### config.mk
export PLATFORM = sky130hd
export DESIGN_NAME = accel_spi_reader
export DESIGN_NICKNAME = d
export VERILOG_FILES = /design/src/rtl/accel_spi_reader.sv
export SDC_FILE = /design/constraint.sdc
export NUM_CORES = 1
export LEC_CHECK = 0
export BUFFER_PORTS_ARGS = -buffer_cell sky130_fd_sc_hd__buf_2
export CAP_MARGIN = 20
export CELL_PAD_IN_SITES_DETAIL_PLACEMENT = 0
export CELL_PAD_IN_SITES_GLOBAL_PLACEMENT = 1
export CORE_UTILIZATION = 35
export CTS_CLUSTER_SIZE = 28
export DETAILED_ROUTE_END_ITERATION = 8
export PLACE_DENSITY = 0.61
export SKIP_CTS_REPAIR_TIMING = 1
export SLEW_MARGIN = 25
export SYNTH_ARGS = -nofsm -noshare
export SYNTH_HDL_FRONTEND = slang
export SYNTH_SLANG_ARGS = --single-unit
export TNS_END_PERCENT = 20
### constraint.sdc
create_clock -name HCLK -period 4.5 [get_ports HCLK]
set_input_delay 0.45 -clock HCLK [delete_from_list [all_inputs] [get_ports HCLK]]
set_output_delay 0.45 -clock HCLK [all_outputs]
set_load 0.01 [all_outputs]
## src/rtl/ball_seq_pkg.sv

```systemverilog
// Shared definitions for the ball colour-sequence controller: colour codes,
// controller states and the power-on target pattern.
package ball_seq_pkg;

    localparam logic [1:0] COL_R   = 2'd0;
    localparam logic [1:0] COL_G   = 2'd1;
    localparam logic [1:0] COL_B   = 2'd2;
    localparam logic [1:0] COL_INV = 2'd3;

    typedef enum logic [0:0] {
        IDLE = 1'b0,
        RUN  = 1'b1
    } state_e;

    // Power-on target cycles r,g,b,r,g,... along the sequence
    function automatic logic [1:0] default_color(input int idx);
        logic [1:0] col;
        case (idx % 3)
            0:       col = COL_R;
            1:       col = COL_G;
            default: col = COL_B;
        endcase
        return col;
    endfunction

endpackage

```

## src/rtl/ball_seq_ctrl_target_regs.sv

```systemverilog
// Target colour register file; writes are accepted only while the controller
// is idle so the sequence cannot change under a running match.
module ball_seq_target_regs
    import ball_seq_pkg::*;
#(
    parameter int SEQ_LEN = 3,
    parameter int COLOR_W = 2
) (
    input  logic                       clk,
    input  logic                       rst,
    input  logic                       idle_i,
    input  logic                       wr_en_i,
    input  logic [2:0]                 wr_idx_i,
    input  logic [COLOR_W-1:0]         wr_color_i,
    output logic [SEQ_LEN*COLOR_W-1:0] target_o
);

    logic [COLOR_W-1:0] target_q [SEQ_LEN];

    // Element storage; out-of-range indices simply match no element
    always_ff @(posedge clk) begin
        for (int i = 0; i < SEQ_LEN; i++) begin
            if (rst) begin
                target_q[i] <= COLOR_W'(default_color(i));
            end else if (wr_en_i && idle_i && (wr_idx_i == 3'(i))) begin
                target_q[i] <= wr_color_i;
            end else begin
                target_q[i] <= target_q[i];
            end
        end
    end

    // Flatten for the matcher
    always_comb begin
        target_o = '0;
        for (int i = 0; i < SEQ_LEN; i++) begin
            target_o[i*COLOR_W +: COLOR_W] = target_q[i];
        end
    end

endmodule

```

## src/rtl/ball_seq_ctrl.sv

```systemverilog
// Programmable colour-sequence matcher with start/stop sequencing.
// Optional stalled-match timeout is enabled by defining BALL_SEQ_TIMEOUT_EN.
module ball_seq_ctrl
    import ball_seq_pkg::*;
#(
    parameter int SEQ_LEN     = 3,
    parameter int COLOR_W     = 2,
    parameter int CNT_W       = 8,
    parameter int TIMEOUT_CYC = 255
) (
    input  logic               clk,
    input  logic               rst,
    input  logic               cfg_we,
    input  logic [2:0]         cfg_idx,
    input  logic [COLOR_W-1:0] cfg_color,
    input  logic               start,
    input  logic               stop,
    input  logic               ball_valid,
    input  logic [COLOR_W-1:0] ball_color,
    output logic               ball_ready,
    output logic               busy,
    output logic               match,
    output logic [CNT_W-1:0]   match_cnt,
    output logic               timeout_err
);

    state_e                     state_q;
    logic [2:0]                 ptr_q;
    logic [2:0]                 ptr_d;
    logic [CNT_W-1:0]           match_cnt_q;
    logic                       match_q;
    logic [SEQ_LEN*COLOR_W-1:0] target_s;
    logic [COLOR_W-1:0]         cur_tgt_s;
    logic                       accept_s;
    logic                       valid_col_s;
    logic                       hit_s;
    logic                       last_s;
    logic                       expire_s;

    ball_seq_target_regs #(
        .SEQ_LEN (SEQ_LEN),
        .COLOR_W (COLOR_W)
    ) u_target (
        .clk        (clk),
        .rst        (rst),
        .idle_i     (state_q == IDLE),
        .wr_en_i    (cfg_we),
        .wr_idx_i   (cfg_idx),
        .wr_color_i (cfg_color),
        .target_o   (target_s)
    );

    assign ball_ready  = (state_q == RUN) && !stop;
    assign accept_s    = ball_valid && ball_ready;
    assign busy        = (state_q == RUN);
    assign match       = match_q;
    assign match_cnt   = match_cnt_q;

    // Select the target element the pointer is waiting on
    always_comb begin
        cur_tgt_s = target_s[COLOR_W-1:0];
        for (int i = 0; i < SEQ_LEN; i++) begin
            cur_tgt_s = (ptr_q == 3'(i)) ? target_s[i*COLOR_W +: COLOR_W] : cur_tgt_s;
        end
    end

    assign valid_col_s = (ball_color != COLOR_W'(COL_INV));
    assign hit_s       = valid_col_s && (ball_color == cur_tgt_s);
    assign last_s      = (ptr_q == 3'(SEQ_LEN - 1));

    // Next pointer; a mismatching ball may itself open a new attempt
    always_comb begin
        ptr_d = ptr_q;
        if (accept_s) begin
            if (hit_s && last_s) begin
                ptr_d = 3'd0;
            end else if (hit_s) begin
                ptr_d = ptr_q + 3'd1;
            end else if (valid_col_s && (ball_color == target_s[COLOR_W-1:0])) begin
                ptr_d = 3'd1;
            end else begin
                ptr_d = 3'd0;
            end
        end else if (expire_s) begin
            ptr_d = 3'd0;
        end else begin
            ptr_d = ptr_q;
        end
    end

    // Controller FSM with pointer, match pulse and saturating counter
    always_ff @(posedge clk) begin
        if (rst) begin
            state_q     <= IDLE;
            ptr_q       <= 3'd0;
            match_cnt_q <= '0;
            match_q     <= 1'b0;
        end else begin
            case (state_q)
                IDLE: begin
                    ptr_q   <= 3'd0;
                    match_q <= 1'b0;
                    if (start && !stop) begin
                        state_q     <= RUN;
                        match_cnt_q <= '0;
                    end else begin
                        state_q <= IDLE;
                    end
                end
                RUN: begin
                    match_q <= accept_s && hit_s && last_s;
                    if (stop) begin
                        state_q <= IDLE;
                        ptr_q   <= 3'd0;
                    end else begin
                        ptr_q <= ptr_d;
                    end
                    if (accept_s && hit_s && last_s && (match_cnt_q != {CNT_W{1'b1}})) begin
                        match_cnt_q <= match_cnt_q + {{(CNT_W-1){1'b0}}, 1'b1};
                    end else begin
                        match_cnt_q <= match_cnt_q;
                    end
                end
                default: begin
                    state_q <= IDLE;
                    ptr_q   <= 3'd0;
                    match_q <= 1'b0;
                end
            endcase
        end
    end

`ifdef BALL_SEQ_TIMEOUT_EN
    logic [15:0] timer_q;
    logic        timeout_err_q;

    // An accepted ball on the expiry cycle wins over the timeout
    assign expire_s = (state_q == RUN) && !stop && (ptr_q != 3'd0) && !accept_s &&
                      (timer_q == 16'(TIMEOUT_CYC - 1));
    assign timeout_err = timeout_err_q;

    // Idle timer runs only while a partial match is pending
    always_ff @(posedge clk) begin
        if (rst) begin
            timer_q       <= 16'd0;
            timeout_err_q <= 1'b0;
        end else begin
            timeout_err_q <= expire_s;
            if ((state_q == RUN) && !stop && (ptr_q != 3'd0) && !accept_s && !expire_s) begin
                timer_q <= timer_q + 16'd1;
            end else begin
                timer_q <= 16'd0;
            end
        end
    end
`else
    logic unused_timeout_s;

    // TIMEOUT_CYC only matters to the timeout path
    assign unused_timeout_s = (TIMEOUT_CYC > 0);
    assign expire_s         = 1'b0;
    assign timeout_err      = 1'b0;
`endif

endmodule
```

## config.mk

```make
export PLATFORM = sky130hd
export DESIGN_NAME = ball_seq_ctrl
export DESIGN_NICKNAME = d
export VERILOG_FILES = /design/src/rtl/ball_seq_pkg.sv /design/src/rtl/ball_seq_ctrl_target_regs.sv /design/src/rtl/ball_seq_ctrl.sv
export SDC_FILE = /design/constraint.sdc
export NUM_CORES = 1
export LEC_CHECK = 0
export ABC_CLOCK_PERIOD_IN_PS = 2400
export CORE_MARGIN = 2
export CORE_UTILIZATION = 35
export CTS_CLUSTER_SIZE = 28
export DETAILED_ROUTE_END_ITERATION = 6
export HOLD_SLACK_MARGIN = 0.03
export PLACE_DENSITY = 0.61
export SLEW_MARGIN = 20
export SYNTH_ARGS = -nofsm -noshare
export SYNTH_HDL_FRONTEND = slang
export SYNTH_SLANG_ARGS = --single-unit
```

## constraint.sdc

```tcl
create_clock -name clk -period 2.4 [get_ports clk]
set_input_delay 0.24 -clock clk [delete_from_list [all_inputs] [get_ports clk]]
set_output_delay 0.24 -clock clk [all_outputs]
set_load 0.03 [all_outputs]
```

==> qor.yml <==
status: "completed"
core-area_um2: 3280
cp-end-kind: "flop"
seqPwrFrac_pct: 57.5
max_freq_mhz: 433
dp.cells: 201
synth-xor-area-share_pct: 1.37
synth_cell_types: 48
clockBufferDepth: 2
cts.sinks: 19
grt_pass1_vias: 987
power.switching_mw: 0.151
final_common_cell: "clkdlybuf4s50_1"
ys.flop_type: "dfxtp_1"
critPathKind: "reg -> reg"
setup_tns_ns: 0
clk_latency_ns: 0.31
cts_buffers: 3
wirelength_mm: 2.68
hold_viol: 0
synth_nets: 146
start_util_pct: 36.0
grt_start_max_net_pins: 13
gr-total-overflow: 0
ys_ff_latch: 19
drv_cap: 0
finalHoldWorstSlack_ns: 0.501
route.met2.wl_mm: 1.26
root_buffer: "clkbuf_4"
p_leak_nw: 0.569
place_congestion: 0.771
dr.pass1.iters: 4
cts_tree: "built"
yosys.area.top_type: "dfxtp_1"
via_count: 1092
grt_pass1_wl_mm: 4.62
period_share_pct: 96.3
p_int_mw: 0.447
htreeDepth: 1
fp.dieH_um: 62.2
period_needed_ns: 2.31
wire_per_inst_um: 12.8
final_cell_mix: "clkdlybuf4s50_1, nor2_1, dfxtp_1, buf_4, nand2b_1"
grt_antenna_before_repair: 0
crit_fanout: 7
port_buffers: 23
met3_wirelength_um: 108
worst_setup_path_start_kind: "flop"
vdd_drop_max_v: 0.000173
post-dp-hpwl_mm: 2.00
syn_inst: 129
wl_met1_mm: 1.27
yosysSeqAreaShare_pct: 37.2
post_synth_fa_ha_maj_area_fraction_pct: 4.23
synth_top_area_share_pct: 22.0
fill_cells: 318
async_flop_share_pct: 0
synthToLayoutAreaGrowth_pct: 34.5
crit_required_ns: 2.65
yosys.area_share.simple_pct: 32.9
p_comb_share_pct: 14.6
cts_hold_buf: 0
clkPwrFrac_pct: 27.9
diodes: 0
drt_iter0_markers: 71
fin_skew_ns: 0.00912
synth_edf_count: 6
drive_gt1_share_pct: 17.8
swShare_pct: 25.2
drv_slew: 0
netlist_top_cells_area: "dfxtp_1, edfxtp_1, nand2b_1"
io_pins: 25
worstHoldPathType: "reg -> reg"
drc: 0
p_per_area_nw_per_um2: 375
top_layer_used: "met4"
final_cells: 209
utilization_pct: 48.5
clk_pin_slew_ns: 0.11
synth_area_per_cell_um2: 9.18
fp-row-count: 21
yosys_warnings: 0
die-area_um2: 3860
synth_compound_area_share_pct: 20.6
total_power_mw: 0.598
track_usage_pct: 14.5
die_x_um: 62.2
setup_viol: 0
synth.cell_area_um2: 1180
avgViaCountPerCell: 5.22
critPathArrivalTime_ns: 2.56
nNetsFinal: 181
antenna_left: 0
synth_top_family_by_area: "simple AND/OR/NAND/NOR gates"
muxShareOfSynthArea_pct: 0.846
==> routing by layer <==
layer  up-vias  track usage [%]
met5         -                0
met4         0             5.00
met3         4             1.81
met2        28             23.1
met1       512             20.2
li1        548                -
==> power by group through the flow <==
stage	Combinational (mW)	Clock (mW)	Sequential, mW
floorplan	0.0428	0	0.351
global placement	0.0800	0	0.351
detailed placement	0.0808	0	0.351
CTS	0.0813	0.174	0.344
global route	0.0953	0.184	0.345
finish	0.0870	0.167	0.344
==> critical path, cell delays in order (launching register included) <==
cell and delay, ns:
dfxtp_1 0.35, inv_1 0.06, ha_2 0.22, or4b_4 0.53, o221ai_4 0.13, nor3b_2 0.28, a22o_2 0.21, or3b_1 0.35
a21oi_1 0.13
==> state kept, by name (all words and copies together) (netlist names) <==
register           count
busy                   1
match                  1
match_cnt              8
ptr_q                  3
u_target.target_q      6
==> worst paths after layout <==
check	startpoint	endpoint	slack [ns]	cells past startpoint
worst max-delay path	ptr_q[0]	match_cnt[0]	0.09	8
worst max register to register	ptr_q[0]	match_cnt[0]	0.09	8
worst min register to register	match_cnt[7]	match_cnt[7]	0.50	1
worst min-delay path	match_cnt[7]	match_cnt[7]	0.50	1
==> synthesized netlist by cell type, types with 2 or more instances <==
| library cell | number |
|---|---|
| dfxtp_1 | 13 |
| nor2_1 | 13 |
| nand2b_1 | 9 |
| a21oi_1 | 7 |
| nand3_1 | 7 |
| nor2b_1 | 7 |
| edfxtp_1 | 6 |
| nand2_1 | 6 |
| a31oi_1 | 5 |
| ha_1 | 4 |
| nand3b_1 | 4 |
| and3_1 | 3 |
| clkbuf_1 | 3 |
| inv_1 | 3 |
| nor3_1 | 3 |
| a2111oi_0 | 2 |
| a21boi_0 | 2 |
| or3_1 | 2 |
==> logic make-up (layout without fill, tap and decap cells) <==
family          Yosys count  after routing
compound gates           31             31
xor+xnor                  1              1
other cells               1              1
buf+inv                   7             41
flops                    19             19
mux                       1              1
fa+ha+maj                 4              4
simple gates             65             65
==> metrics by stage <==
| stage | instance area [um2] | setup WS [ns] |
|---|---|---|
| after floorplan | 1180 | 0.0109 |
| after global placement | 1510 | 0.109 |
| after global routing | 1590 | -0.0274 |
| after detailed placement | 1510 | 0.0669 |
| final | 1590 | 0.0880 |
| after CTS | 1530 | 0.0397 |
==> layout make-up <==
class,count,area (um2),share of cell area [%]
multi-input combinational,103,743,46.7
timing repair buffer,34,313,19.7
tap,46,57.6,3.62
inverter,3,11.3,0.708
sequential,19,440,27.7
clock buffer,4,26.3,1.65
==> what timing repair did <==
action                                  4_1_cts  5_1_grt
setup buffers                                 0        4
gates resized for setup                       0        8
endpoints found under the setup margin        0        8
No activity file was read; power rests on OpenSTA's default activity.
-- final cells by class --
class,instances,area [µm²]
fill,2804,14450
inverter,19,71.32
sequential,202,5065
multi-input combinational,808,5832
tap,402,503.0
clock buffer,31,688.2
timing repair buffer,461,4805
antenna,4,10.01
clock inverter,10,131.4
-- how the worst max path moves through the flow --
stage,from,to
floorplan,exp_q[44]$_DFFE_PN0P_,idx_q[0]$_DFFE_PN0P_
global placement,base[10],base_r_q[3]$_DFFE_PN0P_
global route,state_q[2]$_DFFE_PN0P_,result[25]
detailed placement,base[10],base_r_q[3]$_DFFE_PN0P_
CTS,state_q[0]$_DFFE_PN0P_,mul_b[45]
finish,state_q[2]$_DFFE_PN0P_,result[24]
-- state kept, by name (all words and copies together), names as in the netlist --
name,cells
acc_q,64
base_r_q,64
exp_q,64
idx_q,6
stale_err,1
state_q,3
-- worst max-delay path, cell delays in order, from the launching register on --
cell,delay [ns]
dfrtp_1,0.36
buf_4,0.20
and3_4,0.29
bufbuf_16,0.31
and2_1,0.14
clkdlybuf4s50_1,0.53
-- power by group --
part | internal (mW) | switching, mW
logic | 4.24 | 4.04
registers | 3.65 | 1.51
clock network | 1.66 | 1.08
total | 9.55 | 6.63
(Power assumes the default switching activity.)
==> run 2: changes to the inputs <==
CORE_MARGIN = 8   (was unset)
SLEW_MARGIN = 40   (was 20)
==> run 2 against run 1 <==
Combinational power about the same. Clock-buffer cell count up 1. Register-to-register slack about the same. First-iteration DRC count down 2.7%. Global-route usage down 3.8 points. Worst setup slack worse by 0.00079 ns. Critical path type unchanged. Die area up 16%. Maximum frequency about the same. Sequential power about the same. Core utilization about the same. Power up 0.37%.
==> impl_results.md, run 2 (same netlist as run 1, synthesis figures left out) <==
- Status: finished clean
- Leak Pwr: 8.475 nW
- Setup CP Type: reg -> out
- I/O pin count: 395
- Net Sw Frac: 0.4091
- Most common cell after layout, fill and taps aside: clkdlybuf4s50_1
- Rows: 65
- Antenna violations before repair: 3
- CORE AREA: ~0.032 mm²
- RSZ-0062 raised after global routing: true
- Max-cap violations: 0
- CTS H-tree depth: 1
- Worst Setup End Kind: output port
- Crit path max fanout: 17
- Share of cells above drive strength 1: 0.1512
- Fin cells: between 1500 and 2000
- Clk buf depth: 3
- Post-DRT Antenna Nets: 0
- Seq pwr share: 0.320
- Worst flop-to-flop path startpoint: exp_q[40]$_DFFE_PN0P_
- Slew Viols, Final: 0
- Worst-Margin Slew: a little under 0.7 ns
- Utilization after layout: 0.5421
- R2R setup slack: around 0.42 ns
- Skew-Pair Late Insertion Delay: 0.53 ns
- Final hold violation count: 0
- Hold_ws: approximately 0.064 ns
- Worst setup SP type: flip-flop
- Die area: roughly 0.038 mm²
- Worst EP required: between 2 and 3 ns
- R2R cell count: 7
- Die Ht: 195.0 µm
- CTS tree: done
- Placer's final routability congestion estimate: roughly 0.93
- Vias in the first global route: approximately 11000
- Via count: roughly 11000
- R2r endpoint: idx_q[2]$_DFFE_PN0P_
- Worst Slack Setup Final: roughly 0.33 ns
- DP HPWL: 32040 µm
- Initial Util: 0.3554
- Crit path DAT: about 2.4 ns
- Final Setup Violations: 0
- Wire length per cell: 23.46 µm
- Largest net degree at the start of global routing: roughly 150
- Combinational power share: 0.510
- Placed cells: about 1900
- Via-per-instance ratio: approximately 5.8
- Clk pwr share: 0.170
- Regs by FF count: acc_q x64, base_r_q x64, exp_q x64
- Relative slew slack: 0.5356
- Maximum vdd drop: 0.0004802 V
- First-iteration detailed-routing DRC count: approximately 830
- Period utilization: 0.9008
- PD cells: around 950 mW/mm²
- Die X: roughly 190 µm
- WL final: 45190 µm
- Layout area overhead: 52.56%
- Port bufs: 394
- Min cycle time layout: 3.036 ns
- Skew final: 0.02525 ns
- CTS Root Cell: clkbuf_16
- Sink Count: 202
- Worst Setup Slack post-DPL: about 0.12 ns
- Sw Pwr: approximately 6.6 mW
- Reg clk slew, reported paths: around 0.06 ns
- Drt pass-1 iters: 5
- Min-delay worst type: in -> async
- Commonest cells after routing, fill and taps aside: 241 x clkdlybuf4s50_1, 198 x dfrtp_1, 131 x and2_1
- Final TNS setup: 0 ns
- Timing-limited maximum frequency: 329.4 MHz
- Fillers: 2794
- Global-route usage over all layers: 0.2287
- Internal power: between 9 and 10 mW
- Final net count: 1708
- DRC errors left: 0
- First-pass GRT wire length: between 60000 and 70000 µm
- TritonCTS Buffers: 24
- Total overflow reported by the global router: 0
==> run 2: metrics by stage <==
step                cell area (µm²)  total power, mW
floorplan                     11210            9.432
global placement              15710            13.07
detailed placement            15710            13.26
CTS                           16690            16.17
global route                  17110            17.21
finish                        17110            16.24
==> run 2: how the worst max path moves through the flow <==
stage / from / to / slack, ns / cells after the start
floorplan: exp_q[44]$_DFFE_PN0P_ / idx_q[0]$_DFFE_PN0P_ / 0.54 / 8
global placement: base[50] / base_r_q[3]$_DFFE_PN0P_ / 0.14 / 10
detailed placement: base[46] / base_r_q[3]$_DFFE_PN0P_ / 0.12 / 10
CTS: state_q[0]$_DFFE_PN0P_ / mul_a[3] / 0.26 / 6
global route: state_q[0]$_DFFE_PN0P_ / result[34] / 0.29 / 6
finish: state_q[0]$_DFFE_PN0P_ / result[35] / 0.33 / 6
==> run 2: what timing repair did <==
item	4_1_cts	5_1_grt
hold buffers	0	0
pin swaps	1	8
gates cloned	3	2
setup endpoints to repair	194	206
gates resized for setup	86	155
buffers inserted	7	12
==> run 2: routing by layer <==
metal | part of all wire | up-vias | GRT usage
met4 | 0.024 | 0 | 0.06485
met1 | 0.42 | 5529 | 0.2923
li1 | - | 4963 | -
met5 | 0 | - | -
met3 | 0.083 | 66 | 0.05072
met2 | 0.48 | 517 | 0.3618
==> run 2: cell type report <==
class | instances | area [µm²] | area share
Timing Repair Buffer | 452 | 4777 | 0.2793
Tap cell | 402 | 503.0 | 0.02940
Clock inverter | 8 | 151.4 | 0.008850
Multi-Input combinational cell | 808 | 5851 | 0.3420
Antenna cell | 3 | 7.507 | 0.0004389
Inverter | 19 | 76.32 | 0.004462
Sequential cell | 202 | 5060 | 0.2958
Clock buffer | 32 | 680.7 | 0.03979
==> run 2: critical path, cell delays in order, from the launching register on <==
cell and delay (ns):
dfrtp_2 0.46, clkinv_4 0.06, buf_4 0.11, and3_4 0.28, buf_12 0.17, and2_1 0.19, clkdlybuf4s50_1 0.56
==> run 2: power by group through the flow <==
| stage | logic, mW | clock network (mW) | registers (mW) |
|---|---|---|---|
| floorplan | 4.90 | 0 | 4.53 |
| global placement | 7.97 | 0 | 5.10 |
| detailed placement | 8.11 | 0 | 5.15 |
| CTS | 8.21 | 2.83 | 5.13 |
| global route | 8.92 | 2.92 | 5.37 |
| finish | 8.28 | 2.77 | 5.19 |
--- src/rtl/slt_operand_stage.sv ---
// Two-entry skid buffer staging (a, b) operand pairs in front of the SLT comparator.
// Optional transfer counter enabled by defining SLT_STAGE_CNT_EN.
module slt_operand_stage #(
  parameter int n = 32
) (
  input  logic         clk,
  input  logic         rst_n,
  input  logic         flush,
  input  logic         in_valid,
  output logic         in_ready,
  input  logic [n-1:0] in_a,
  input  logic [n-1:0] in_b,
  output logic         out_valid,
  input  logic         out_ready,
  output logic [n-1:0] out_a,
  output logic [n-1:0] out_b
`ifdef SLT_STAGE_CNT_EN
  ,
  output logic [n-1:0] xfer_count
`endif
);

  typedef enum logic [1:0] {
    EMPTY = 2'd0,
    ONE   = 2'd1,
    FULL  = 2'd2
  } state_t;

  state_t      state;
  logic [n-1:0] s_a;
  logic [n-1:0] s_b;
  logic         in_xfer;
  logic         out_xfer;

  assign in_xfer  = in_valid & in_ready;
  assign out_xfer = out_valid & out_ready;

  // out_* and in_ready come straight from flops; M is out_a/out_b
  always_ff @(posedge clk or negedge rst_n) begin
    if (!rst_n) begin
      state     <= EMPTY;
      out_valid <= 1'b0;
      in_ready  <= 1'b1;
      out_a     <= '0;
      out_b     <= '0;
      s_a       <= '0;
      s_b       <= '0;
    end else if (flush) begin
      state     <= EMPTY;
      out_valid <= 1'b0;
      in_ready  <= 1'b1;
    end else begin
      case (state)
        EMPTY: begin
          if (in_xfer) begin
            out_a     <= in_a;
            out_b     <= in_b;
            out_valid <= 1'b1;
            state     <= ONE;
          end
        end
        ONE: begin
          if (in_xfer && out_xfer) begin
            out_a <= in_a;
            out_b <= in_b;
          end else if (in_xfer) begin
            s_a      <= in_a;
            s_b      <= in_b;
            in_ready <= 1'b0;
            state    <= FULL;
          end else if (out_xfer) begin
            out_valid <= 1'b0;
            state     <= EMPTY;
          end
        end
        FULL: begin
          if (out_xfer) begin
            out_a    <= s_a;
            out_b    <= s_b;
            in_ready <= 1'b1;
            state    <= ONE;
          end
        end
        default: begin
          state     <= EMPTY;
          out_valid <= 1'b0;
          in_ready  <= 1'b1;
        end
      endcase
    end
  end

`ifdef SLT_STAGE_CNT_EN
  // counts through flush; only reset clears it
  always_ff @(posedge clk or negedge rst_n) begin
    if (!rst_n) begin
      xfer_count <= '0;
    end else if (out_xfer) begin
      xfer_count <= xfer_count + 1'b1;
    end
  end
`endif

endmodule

.....

- _What this task involves_
Copy each line of the material where "reported" is found.

- _Result of the task_
- Reg clk slew, reported paths: around 0.06 ns
- Total overflow reported by the global router: 0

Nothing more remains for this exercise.